Dans une conférence à New York, l’automne dernier, le gouverneur de la Banque nationale d’Haïti, Jean Baden Dubois, notait que son pays, qui a littéralement stagné pendant des décennies, avec un taux de croissance moyen d’à peine 0,5 % par année entre 1986 et 2016, a renoué avec une croissance faible mais décente depuis quelques années, autour de 2 %, et peut-être davantage dans les années à venir. C’est encore extrêmement bas, mais c’est un début.

On note aussi une baisse de la pauvreté extrême, surtout dans les centres urbains. En 10 ans, la proportion des enfants qui vont à l’école est passée de 78 % à 88 %, la mortalité des enfants de moins de 5 ans a baissé, de 137,7 pour 1000 naissances à 92, les installations sanitaires adéquates sont plus nombreuses – la prévalence de la défécation en plein air est passée de 63 % à 33 %.

Ces progrès sont encore trop limités pour casser un taux de pauvreté de plus de 60 % et un taux de pauvreté extrême de près de 25 %, ni pour réduire un taux de chômage de 30 %. Le pays n’est pas seulement pauvre, il est profondément inégalitaire. L’écart entre les riches et les pauvres est énorme, avec un coefficient de Gini de 0,6, l’un des plus élevés au monde.

Pour venir à bout de cette pauvreté, il faudra donc aller plus loin sur le chemin de la croissance, et surtout, il faudra trouver les moyens pour que les bénéfices de cette croissance soient mieux répartis.

La stratégie des petits pas

Comment résoudre ces problèmes de poule et d’œuf qui semblent paralyser Haïti ? La sagesse, selon les experts en développement international, c’est la stratégie des petits pas. Ne pas miser sur une grande stratégie globale qui mènerait à un miracle haïtien. Le réalisme, c’est de miser sur des petits projets, réalisables, d’en faire des exemples lorsqu’ils sont couronnés de succès, pour insuffler de la confiance, les reproduire et aller encore plus loin.

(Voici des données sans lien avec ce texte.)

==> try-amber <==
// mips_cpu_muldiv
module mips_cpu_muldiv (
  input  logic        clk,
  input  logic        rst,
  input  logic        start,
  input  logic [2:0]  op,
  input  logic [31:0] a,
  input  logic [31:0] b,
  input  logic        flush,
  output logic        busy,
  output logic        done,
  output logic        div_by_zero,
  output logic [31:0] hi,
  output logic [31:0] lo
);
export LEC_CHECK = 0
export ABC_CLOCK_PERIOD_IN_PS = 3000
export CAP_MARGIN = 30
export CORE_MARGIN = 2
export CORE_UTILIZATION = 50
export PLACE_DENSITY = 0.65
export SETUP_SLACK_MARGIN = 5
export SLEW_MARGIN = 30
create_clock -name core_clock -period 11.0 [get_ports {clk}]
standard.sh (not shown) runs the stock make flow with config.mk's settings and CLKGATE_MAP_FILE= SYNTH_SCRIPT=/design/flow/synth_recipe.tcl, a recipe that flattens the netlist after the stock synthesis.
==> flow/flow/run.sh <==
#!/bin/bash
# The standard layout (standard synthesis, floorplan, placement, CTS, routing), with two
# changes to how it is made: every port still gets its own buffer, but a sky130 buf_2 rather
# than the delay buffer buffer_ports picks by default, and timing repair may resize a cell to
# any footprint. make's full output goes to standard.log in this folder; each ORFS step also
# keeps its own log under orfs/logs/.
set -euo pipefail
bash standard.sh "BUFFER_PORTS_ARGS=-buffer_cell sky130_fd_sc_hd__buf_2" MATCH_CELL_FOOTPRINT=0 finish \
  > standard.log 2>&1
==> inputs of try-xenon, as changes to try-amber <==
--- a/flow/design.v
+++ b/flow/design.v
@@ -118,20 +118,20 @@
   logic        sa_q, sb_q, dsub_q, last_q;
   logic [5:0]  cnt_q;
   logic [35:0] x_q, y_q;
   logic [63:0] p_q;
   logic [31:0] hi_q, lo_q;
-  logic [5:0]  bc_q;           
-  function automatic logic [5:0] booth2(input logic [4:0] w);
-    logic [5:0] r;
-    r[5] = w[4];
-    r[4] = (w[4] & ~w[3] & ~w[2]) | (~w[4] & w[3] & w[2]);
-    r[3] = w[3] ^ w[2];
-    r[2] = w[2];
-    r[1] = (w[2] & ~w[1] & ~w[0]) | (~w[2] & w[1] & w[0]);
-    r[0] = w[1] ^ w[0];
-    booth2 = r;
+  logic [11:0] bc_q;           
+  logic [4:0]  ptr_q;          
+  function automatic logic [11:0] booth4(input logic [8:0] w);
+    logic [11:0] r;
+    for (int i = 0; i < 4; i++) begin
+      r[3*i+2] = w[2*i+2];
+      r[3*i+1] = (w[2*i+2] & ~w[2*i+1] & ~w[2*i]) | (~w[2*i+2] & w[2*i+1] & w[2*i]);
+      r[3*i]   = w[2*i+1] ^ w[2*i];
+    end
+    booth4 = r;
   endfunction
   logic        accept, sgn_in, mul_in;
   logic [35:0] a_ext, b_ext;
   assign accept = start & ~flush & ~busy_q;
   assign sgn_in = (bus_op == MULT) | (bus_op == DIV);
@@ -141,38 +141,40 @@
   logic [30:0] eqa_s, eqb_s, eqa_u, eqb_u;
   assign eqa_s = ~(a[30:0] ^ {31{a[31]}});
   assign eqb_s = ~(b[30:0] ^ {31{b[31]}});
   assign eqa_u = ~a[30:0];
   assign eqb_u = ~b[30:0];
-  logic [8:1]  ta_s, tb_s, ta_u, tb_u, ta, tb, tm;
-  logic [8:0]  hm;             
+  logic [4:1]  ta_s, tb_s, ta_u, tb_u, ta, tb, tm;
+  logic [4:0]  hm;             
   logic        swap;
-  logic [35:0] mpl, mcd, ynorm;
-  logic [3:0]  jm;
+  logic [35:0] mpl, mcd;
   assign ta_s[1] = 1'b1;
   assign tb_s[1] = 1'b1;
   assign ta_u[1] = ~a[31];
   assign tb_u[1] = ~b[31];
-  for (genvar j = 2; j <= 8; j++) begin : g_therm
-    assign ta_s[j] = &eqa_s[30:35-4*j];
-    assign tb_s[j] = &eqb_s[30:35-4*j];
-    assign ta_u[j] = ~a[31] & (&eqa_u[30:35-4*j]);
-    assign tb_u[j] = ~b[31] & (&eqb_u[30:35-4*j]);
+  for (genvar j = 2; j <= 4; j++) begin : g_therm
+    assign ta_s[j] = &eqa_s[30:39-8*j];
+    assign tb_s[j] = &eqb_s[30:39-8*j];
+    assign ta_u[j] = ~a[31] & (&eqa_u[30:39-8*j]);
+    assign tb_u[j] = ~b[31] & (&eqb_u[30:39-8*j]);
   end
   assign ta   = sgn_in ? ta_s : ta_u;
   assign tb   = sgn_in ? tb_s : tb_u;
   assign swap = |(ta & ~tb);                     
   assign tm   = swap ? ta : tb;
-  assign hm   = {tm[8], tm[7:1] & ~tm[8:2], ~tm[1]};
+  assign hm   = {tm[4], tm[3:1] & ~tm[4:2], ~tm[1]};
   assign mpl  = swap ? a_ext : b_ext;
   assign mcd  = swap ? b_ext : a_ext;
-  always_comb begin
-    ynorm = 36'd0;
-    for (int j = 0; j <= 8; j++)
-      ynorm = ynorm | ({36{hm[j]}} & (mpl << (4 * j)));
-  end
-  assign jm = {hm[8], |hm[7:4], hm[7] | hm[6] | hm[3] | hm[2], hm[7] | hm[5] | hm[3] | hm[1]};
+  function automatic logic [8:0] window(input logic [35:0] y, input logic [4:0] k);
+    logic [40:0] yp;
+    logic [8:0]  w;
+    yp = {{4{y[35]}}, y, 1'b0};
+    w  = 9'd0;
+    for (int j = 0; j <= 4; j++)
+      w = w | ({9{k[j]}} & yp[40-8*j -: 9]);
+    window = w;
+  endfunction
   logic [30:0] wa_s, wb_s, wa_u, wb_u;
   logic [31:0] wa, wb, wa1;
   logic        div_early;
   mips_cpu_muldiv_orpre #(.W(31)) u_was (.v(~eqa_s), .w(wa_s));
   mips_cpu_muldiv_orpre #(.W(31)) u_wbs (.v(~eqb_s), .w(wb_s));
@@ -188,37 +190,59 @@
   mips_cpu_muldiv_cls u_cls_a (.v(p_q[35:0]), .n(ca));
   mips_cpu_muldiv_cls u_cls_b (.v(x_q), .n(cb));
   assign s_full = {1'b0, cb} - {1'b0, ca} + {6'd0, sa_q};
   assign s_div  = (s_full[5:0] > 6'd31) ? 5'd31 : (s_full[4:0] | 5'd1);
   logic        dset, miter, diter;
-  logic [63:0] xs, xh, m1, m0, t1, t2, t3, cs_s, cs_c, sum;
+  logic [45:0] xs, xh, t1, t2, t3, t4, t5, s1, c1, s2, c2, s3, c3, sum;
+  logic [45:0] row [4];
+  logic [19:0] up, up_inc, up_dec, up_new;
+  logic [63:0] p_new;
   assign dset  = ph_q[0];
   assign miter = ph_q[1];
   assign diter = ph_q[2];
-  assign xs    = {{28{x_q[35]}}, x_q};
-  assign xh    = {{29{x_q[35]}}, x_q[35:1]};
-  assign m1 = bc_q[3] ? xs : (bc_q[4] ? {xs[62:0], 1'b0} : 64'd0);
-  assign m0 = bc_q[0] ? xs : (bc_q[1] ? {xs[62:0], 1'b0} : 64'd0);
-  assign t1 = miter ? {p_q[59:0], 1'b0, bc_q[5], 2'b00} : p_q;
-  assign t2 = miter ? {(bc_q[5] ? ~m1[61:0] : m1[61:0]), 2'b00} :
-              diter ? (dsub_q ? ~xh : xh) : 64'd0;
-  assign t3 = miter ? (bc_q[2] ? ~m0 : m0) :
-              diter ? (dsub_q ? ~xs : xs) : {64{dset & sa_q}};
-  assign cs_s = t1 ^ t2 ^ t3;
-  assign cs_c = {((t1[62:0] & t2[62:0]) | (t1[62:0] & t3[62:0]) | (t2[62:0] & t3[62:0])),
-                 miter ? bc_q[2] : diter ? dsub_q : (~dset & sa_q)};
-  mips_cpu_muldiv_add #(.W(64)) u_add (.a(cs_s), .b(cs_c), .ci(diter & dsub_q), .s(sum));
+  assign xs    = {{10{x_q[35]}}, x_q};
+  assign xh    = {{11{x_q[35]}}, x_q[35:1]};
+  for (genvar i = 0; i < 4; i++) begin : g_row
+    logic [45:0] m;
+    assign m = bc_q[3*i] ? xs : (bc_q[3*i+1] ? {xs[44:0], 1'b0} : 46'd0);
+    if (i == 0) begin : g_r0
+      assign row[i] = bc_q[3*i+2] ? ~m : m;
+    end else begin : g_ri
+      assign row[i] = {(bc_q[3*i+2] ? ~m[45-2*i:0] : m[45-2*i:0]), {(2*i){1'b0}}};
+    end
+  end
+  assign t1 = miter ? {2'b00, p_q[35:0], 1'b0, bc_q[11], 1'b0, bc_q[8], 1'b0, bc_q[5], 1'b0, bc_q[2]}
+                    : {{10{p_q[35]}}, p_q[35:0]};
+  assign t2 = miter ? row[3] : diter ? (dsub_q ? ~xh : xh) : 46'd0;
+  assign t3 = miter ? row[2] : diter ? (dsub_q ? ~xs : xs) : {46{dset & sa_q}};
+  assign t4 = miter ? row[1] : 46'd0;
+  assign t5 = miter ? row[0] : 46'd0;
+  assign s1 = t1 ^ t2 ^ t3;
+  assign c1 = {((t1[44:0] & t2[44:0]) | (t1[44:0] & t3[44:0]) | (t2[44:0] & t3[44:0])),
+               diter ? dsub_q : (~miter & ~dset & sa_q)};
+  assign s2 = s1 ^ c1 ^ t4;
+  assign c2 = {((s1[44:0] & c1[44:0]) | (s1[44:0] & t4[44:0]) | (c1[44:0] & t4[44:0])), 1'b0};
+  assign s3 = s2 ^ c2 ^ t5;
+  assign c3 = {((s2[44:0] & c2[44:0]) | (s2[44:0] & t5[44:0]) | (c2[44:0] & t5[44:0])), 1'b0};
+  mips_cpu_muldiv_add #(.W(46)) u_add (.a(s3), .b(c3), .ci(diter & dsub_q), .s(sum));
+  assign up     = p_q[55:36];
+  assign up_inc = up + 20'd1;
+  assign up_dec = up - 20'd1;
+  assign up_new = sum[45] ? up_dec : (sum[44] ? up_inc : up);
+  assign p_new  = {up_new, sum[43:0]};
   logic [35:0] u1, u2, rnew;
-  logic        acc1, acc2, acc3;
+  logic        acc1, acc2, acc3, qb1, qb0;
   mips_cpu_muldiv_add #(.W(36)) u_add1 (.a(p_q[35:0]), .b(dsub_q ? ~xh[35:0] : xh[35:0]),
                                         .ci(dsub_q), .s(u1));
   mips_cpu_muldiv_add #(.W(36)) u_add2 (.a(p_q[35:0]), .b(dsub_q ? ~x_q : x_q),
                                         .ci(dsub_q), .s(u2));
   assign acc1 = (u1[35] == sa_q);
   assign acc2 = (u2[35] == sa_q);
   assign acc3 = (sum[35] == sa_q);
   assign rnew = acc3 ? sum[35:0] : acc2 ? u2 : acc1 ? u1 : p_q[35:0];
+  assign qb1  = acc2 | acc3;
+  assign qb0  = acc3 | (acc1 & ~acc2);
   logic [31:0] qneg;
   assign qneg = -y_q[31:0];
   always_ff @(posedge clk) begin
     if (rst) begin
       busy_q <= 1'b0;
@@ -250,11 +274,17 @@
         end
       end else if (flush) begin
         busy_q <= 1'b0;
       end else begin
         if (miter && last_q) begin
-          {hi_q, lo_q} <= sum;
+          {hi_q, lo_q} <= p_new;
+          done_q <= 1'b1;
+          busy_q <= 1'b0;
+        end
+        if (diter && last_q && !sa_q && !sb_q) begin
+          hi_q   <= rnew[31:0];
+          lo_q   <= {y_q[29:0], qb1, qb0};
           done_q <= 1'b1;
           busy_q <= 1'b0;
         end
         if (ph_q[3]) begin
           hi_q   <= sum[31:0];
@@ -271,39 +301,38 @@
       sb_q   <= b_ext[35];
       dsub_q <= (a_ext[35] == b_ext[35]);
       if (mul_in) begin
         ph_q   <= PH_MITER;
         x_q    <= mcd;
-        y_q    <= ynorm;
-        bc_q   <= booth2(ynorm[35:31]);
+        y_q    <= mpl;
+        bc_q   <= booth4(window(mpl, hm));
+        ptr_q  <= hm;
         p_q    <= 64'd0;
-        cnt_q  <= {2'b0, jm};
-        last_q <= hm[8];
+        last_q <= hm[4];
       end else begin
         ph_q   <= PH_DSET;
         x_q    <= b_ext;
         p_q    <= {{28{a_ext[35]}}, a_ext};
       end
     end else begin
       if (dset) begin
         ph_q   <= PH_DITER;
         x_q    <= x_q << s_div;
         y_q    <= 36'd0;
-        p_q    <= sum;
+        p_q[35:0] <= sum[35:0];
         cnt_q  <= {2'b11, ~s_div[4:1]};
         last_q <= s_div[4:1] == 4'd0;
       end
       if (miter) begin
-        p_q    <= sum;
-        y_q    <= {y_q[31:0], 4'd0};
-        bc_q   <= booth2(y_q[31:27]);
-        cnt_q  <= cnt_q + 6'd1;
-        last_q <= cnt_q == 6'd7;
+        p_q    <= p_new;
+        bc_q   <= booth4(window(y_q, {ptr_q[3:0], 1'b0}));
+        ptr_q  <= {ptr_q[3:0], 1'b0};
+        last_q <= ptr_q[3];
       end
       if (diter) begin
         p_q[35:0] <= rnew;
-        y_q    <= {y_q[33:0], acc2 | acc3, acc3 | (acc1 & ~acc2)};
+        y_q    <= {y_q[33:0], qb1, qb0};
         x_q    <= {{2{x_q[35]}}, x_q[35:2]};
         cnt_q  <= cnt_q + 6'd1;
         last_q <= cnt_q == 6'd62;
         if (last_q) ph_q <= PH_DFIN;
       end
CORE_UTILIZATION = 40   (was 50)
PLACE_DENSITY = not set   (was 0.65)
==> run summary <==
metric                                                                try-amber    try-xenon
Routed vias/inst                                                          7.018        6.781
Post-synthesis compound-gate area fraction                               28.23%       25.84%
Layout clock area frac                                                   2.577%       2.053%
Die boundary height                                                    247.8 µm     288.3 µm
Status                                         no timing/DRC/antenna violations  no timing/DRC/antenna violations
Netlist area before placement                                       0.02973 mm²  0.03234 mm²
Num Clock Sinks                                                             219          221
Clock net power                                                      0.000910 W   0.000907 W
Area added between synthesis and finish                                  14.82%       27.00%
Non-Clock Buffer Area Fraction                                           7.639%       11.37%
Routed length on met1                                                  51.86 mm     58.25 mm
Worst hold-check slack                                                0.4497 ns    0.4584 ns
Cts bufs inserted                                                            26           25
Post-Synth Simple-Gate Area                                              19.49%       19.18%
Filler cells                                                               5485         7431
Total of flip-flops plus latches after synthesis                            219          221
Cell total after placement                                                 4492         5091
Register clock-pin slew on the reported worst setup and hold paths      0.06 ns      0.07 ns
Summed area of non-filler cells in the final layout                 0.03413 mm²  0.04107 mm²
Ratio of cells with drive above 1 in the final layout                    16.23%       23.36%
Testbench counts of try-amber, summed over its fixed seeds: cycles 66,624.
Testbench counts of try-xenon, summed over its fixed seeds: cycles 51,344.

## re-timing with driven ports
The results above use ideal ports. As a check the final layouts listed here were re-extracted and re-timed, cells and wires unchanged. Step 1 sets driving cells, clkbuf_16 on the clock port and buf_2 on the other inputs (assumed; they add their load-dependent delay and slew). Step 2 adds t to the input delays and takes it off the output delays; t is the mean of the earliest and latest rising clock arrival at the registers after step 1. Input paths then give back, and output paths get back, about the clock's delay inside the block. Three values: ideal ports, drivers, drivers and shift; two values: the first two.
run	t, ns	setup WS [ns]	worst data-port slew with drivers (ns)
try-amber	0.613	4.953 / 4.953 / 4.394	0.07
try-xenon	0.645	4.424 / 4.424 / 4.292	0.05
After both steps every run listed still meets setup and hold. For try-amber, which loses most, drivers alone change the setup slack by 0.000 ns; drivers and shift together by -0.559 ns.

Le réalisme, c’est aussi de retourner à ce qui est la base pour les trois quarts de la population, l’agriculture, pour la sortir de son stade de subsistance et augmenter la productivité agricole.

C’est aussi la patiente construction d’un État, pour créer de vrais réseaux d’éducation et de santé, pour nettoyer l’administration publique, un long et patient travail qui ne donnera pas de résultats immédiats.

Mais cette patience n’est possible que s’il y a une vision derrière. Les petits pas ne sont supportables que si l’on sait où ils vont mener, ce qui soulève la question du leadership politique.

Cela exige aussi une certaine modestie de dirigeants qui doivent résister aux tentations de grandeur, un réflexe fréquent dans ce pays marqué par son noble passé. En fouillant, je suis tombé sur une déclaration délirante d’un ex-premier ministre, Laurent Lamothe, qui, en 2014, lançait une campagne « dont l’objectif [était] d’éradiquer l’analphabétisme d’ici 2016 dans le pays ». Ça n’est pas arrivé.

Est-ce possible ? Haïti dispose d’un atout, la remarquable résilience de la population haïtienne, qui a traversé des épreuves avec courage et dignité. Ce peut être un levier de succès pour l’avenir, si ces aptitudes du peuple haïtien peuvent être redéployées, pour qu’elles servent à construire, plutôt qu’à résister.